--- Data in this exercise Enclosed Below ---

`config.mk`:
```
export PLATFORM = sky130hd
export DESIGN_NAME = cpu_state_sequencer
export DESIGN_NICKNAME = d
export VERILOG_FILES = /design/src/rtl/cpu_state_sequencer.sv
export SDC_FILE = /design/constraint.sdc
export NUM_CORES = 1
export LEC_CHECK = 0
export CAP_MARGIN = 20
export CORE_MARGIN = 10
export CORE_UTILIZATION = 49
export DETAILED_ROUTE_END_ITERATION = 12
export GPL_TIMING_DRIVEN = 0
export PLACE_DENSITY = 0.82
export SYNTH_ARGS = -nofsm -noshare
export SYNTH_HDL_FRONTEND = slang
export SYNTH_SLANG_ARGS = --single-unit
```
`constraint.sdc`:
```
create_clock -name clk -period 2.1 [get_ports clk]
set_input_delay 0.63 -clock clk [delete_from_list [all_inputs] [get_ports clk]]
set_output_delay 0.63 -clock clk [all_outputs]
set_load 0.01 [all_outputs]
```
`src/rtl/cpu_state_sequencer.sv`:
```
// Phase sequencer for the 4-bit-opcode CPU: one-hot FETCH/EXEC1/EXEC2 strobes with
// run/single-step control, fetch wait states with optional timeout, STP halt and a retire counter.
module cpu_state_sequencer #(
   parameter int CNT_W    = 16,
   parameter int FETCH_TO = 0
) (
   input  logic             clk,
   input  logic             rst_n,
   input  logic             run,
   input  logic             step_req,
   input  logic             resume,
   input  logic             mem_ready,
   input  logic             extra,
   input  logic             stp,
   output logic             fetch,
   output logic             exec1,
   output logic             exec2,
   output logic             step_ack,
   output logic             halted,
   output logic             fault,
   output logic [CNT_W-1:0] instr_count
);

   typedef enum logic [2:0] {
      S_IDLE,
      S_FETCH,
      S_EXEC1,
      S_EXEC2,
      S_HALT
   } state_t;

   localparam int TO_W = (FETCH_TO > 1) ? $clog2(FETCH_TO + 1) : 1;
   localparam logic [TO_W-1:0] TO_LAST = (FETCH_TO > 0) ? TO_W'(FETCH_TO - 1) : '0;

   state_t          state;
   state_t          next_state;
   logic            step_flag;
   logic [TO_W-1:0] wait_cnt;
   logic            retire;
   logic            count_inc;
   logic            timeout;

   // NOTE: every signal driven here gets a default first, so no path leaves one unassigned (no latch).
   always_comb begin
      next_state = state;
      retire     = 1'b0;
      count_inc  = 1'b0;
      timeout    = 1'b0;
      case (state)
         S_IDLE: begin
            if (run || step_req) next_state = S_FETCH;
         end
         S_FETCH: begin
            if (mem_ready) begin
               next_state = S_EXEC1;
            end else if ((FETCH_TO > 0) && (wait_cnt == TO_LAST)) begin
               next_state = S_HALT;
               timeout    = 1'b1;
            end
         end
         S_EXEC1: begin
            if (stp) begin
               next_state = S_HALT;
               count_inc  = 1'b1;
            end else if (extra) begin
               next_state = S_EXEC2;
            end else begin
               retire = 1'b1;
            end
         end
         S_EXEC2: retire = 1'b1;
         S_HALT: begin
            if (resume) next_state = S_IDLE;
         end
         default: next_state = S_IDLE;
      endcase

      // A single-stepped instruction always returns to IDLE, even if run has since risen.
      if (retire) begin
         count_inc = 1'b1;
         if (step_flag)  next_state = S_IDLE;
         else if (run)   next_state = S_FETCH;
         else            next_state = S_IDLE;
      end
   end

   // NOTE: sequential state uses non-blocking assignments so every register samples pre-edge values.
   always_ff @(posedge clk or negedge rst_n) begin
      if (!rst_n) state <= S_IDLE;
      else        state <= next_state;
   end

   always_ff @(posedge clk or negedge rst_n) begin
      if (!rst_n) begin
         step_flag   <= 1'b0;
         step_ack    <= 1'b0;
         wait_cnt    <= '0;
         fault       <= 1'b0;
         instr_count <= '0;
      end else begin
         step_ack <= retire && step_flag;

         // run has priority over step_req when both are seen in IDLE.
         if ((state == S_IDLE) && (next_state == S_FETCH)) step_flag <= !run;
         else if (retire || (next_state == S_HALT))        step_flag <= 1'b0;

         if ((state == S_FETCH) && !mem_ready && !timeout) wait_cnt <= wait_cnt + 1'b1;
         else                                              wait_cnt <= '0;

         if (timeout)                            fault <= 1'b1;
         else if ((state == S_HALT) && resume)   fault <= 1'b0;

         if (count_inc) instr_count <= instr_count + 1'b1;
      end
   end

   assign fetch  = (state == S_FETCH);
   assign exec1  = (state == S_EXEC1);
   assign exec2  = (state == S_EXEC2);
   assign halted = (state == S_HALT);

endmodule

```
-- Word level (Yosys, flattened, before mapping)
Index checks and enable logic that the tools add are counted.
Widths: inputs -> output; s select.
- flip-flop bits (word level): 21
- bits in writable memories: 0
- bits of input ports: 8
- word-level logic and storage cells: 35
- bits in latches: 0
- memories kept: 0
- memory bits (read-only): 0
- output and inout bits: 22
- reduce and logical (&&, ||, !) cells: 7
- shift-type cells: 0
- multipliers: 0
- div/mod/pow operators: 0
- multiplexer cells: 17
- $lt $le $gt $ge: 0
- eq/ne operators: 6
- bitwise logic cells: 0
- $add $sub $neg: 1
- operators by type and width (operator ; count):
    $mux 3 ; 6
    $add 16x1->16 const B ; 1
    $pmux 3 s5 ; 1
    $mux 1 ; 9
    $eq 3x1->1 const B ; 2
    $eq 3x2->1 const B ; 2
    $eq 3x3->1 const B ; 2
    $logic_not 3->1 ; 1
    $logic_and 1x1->1 ; 2
    $logic_or 1x1->1 ; 2
    $pmux 1 s2 ; 1
    $reduce_bool 2->1 ; 1
    $logic_not 1->1 ; 1

-- Depth between registers and ports, before layout
Gate-level depths: netlist of the first run.
- depth after elaboration: 8
- depth in mapped cells: 5
- gate-level depth less buffers: 5

-- Worst setup path after synthesis of the first run
OpenSTA, ideal clock, no wires.
- path type: input -> register
- start: input extra
- end: register instr_count[5]
- buffers on the path: 0
- data required time: 1.971 ns
- path slack: 0.585 ns
- arrival: 1.386 ns
- library setup time: 0.129 ns
- cell stages on the path: 4
- cell sequence: nor3b_4 > nor3_1 > and3_1 > xor2_1
- cells in the longest elaborated chain, start to end: 4
- ends and longest elaborated chain (what ; line ; text):
    start: declaration ; 13 ; input logic extra,
    $mux 1 ; 65 ; end else if (extra) begin
    $mux 1 ; 62 ; if (stp) begin
    $pmux 1 s2 ; 49 ; case (state)
    $mux 1 ; 79 ; if (retire) begin
    end signal: assignment ; 113 ; if (count_inc) instr_count <= instr_count + 1'b1;
    end: declaration ; 21 ; output logic [CNT_W-1:0] instr_count
Every way passes these cells.
A chain may end at the register's enable or synchronous reset.

-- Worst setup path after layout of the first run
- start: register state[2]
- end: output exec2
- cells in the longest elaborated chain, start to end: 1
- ends and longest elaborated chain (what ; line ; text):
    start: declaration ; 35 ; state_t state;
    start signal: assignment ; 90 ; else state <= next_state;
    $eq 3x2->1 ; 119 ; assign exec2 = (state == S_EXEC2);
    end: declaration ; 17 ; output logic exec2,
Every way passes these cells.

==> results of run 1 <==
## layout make-up
cell class | count | share of cell area
multi-input combinational | 67 | 0.344
tap | 27 | 0.0249
buffer | 3 | 0.0147
inverter | 3 | 0.00829
sequential | 21 | 0.388
clock buffer | 4 | 0.0194
timing repair buffer | 28 | 0.201
## registers in the layout, summed over array words and instances (netlist names)
signal,flops
instr_count,16
state,3
step_ack,1
step_flag,1
## repair_timing
| item | CTS | global route |
|---|---|---|
| gates cloned | 0 | 0 |
| resized for setup | 5 | 5 |
| endpoints found under the hold margin | 0 | 0 |
| setup endpoints to repair | 4 | 3 |
## metal layers
layer	track usage	share of wire	up-vias
met3	0.0424	0.071	4
li1	-	-	389
met5	0	0	-
met2	0.198	0.51	24
met4	0.0561	0.018	0
met1	0.110	0.40	390
## stage by stage
| step | hold WS [ns] | cells |
|---|---|---|
| after global routing | 0.534 | 153 |
| final | 0.499 | 153 |
| after floorplan | 0.334 | 94 |
| after global placement | 0.463 | 149 |
| after detailed placement | 0.476 | 149 |
| after CTS | 0.496 | 153 |
## worst reg2reg max path, stage by stage (launching register included)
cell      delay (ns)
dfrtp_1         0.38
buf_2           0.17
nand3b_1        0.20
nor3_2          0.37
nand3_1         0.16
xnor2_1         0.15
## Yosys cell counts (all sizes together)
master   n
a211oi   1
a21oi    5
a221oi   1
a22oi    1
and3     4
and3b    1
and4     1
buf      3
conb     1
dfrtp   21
ha       1
inv      3
mux2     1
nand2    4
nand2b   1
nand3    6
nand3b   1
nand4    5
nor2     8
nor3     6
nor3b    1
nor4     2
o21bai   1
xnor2    9
xor2     6
## final timing paths
path | slack [ns] | endpoint
worst max register to register | 0.57 | instr_count[10]
worst min-delay path | 0.50 | instr_count[11]
min in group asynchronous | 0.82 | instr_count[8]
worst min register to register | 0.50 | instr_count[11]
max in group asynchronous | 0.67 | state[0]
worst max-delay path | 0.08 | exec2
## power by group
group	internal [mW]	leakage (nW)	switching (mW)
clock network	0.0740	0.0150	0.118
registers	0.502	0.271	0.115
logic	0.284	0.299	0.288
## cell families (layout without fill, tap and decap cells)
| group | count (synthesis) | after routing | share of synthesized area |
|---|---|---|---|
| buffers and inverters | 6 | 38 | 0.0282 |
| adders and majority gates | 1 | 1 | 0.0123 |
| AOI/OAI and AO/OA | 9 | 9 | 0.0552 |
| muxes | 1 | 1 | 0.0110 |
| and+or+nand+nor | 40 | 40 | 0.246 |
| xor gates and xnor gates | 15 | 15 | 0.129 |
| DFF | 21 | 21 | 0.515 |
| other | 1 | 1 | 0.00367 |
==> results.md, run 1 <==
- Status: completed
- Initial antenna violation count: 0
- WS Path Type: flop to primary output
- Power Total: 1.38 mW
- # DRC: 0
- Worst min-delay path class: flop to flop
- Maximum clock rate: slightly below 0.5 GHz
- Cell area power density: 1020 nW/um^2
- Rel. slew slack: 0.395
- Die height: 65.6 um
- Die W: ~66 um
- Commonest non-fill, non-tap cell in the layout: clkdlybuf4s50_1
- Final nets: 136
- H-Tree Level Count: 1
- Critical path capture point type: primary output
- Worst-path clk slew: ~0.12 ns
- I/O pins: 30
- Setup WS post-layout: ~0.083 ns
- Floorplan Core Area: roughly 2000 um^2
- Crit path depth: 4
- Routed via count: a little over 800
- Rows: 16
- Design area: 1360 um^2
- RSZ-0062 raised after global routing: false
- Overflow after GRT: 0
- Post-synthesis register bit count: 21
- Hold-fix buffers, CTS: 0
- Minimum clock period: between 2 and 2.5 ns
- Syn Nets: around 100
- Beginning of the worst hold path: instr_count[11]
- DR vias/cell: roughly 5.3
- Drt first pass iters: 4
- Post-Place Cell Area: between 1000 and 1500 um^2
- Port buffer count: 28
- Synth top area share: 0.515
- Crit path cell chain: buf_2 -> nand2b_4 -> nor2_1 -> clkdlybuf4s15_1
- Initial Util: 0.520
- CP Launch Type: flop
- Setup bufs post-CTS: 0
- Critical Path Start: state[2]
- Syn Std Cell Area: slightly above 1000 um^2
- Post-synthesis sequential area ratio: 0.515
- Multi-input gate area: roughly 470 um^2
- GP Congestion: ~0.74
- Critical Path AT: around 1.4 ns
- Fin Setup TNS: 0 ns
- Clock sink count: 21
- Synth warn: 0
- Cells after synthesis: 94
- Vias in the first global route: 855
- Final hold vios: 0
- Slowest stage cell, crit path: dfrtp_1
- Worst slack at placement: -0.0350 ns
- Skew-Pair Late Insertion Delay: 0.30 ns
- Global Route Usage Sum: 0.111
- Layout cells sized above 1: 0.111
- Register area: 527 um^2
- Slew Limit Fails: 0
- Clock buffer depth: 2
- Filler Cells Inserted: 162
- Max incr delay on CP: 0.38 ns
- Initial drt markers: 23
- Clk_skew: about 0.0056 ns
- Max Cap Viol: 0
- Worst R2R Start: state[2]
- Ant. Diodes: 0
- Crit-path leading delay family: buffers and inverters
- Final core utilization: 0.692
- VDD IR-drop max: roughly 0.64 mV
- First-pass GRT wire length: roughly 3.8 mm
- Largest net degree at the start of global routing: 22
- Most frequent cells in the layout: 24 x clkdlybuf4s50_1, 20 x dfrtp_1, 9 x xnor2_1, 8 x nor2_1
- Hold path cells: 1
- CTS tree: yes
- Worst-margin pin slew: ~0.90 ns
- Dpl hpwl: 1.86 mm
- WL/cell: approximately 15 um
- Syn Area/Cell: approximately 11 um^2
- Root buffer cell: clkbuf_4
- Dominant cells by area after synthesis: dfrtp_1 51%, xnor2_1 7.7%, xor2_1 5.1%
- Worst reg-to-reg path cell count: 5
- Worst EP required: roughly 1.5 ns
- WP buf/inv: 2
- Final period util: 0.961
- Synth-to-layout area growth: 33.0%
- Post-Route WL: 2.32 mm
- Antenna viol nets, final: 0
- Leakage Power: 0.586 nW
- # setup viols final: 0
- Yosys top cell by area: dfrtp_1
- TritonCTS Buffers: 3
- Unique masters post-synth: 28
- Die ar.: 4310 um^2
- CP Max Fanout: 9
No activity file was read; power rests on OpenSTA's default activity.
==> run 2: changes to the inputs <==
CORE_MARGIN = not set   (was 10)
CTS_CLUSTER_SIZE = 24   (was not set)
HOLD_SLACK_MARGIN = 0.03   (was not set)
==> run 2 against run 1 <==
Net effect:
- register-to-register slack gained 0.02 ns
- design area grew 0.37%
- critical endpoint is now halted
- non-clock buffer count is the same
- cell count is the same
- hold slack lost 0.023 ns
- critical path type unchanged
==> results.md, run 2 (synthesis gave the netlist of run 1 again) <==
- H-Tree Level Count: 1
- Rows: 16
- I/O pins: 30
- Worst EP required: around 1.5 ns
- Cell area power density: between 1000 and 1500 nW/um^2
- RSZ-0062 raised after global routing: false
- Final nets: 136
- Setup WS post-layout: between 0.09 and 0.1 ns
- Dpl hpwl: ~1.5 mm
- Skew-Pair Late Insertion Delay: ~0.30 ns
- Ant. Diodes: 0
- Worst reg-to-reg path cell count: 5
- CP Max Fanout: 10
- Commonest non-fill, non-tap cell in the layout: clkdlybuf4s50_1
- Port buffer count: 28
- Critical path capture point type: primary output
- Maximum clock rate: around 0.5 GHz
- Global Route Usage Sum: 0.188
- M1 GR Usage: 0.226
- Die W: between 40 and 50 um
- WS Path Type: flop to primary output
- GR Layer Usage met3: 0.0264
- Worst-margin pin slew: around 0.91 ns
- Initial antenna violation count: 0
- Top reg by flops: instr_count
- DR vias/cell: 5.20
- Worst-path clk slew: approximately 0.11 ns
- Worst min-delay path class: flop to flop
- Overflow after GRT: 0
- Root buffer cell: clkbuf_4
- Hold-fix buffers, CTS: 0
- Clock sink count: 21
- Drt first pass iters: 4
- Vias in the first global route: ~730
- Leakage Power: about 0.58 nW
- Hold path cells: 1
- Most frequent cells in the layout: 24 x clkdlybuf4s50_1, 20 x dfrtp_1, 9 x xnor2_1, 8 x nor2_1
- Final hold vios: 0
- Final period util: 0.953
- Synth-to-layout area growth: 33.5%
- Critical Path AT: around 1.4 ns
- TritonCTS Buffers: 3
- Die ar.: approximately 2300 um^2
- Layout cells sized above 1: 0.111
- Rel. slew slack: 0.394
- Antenna viol nets, final: 0
- Status: completed
- # setup viols final: 0
- Initial Util: 0.520
- Post-Route WL: roughly 2.0 mm
- # DRC: 0
- Clock buffer depth: 2
- Largest net degree at the start of global routing: 22
- CTS tree: yes
- Worst slack at placement: -0.0291 ns
- Floorplan Core Area: 1960 um^2
- GP Congestion: approximately 0.76
- CP Launch Type: flop
- Routed via count: 796
- Met2 GRT Util: 0.332
- Die height: roughly 48 um
- Max FFs per register: 16
- Initial drt markers: 6
- Slew Limit Fails: 0
- Layer with the highest usage: met2
- First-pass GRT wire length: 2.98 mm
- Max Cap Viol: 0
- Fin Setup TNS: 0 ns
- Clk_skew: 0.00322 ns
- WL/cell: around 13 um
- Biggest regs: instr_count x16, state x3
- Minimum clock period: between 2 and 2.5 ns
- VDD IR-drop max: roughly 0.65 mV
-- run 2: cell types whose count changed in the layout (fill, tap and decap cells not counted) --
cell,previous run,this run
clkbuf_2,1,0
clkdlybuf4s15_1,1,2
inv_1,2,1
inv_2,1,2
-- run 2: final timing paths --
kind	start	endpoint	slack, ns
setup / recovery	state[1]	halted	0.1
hold / removal	instr_count[15]	instr_count[15]	0.48
setup reg to reg	state[2]	instr_count[10]	0.59
hold reg to reg	instr_count[15]	instr_count[15]	0.48
max in group asynchronous	rst_n	state[0]	0.66
min in group asynchronous	rst_n	instr_count[3]	0.83
-- run 2: final cells by class --
cell class / instances / area [um^2]
buffer: 3 / 20.0
clock buffer: 4 / 26.3
fill: 171 / 599
inverter: 3 / 11.3
multi-input combinational: 67 / 467
sequential: 21 / 527
tap: 27 / 33.8
timing repair buffer: 28 / 278
-- run 2: per-stage QoR --
step	hold slack [ns]	area (um^2)	util	instances	total power [mW]
after floorplan	0.334	1020	-	94	0.929
after global placement	0.461	1340	0.680	149	1.18
after detailed placement	0.466	1340	0.680	149	1.20
after CTS	0.482	1360	0.692	153	1.39
after global routing	0.487	1360	0.695	153	1.48
final	0.475	1360	0.695	153	1.38
-- run 2: metal layers --
metal  up-vias  share of wire
met2        25           0.51
met3         4          0.050
met1       378           0.42
met5         -              0
met4         0          0.019
li1        389              -
-- run 2: what timing repair did --
item                                    in CTS  in global routing
gates cloned                                 0                  0
endpoints found under the setup margin       4                  3
pin swaps                                    0                  0
setup buffers                                0                  0
resized for setup                            7                  3
-- run 2: power breakdown --
part / internal, mW / switching, mW / total (mW)
sequential: 0.502 / 0.115 / 0.618
combinational: 0.289 / 0.282 / 0.571
clock: 0.0740 / 0.118 / 0.192
-- run 2: critical path, cell delays in order (launching register included) --
cell and delay (ns):
dfrtp_1 0.37, clkbuf_4 0.19, inv_2 0.09, and3_1 0.16
dlygate4sd2_1 0.26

--- End of Enclosed Data in this exercise ---

▶ [What you should do] Taking the entries above, write out exactly the lines starting with the line containing "- Die ar.: approximately 2300 um^2" and going on through the line containing "- Floorplan Core Area: 1960 um^2", both included, and nothing else.

▶ [Written solution]
- Die ar.: approximately 2300 um^2
- Layout cells sized above 1: 0.111
- Rel. slew slack: 0.394
- Antenna viol nets, final: 0
- Status: completed
- # setup viols final: 0
- Initial Util: 0.520
- Post-Route WL: roughly 2.0 mm
- # DRC: 0
- Clock buffer depth: 2
- Largest net degree at the start of global routing: 22
- CTS tree: yes
- Worst slack at placement: -0.0291 ns
- Floorplan Core Area: 1960 um^2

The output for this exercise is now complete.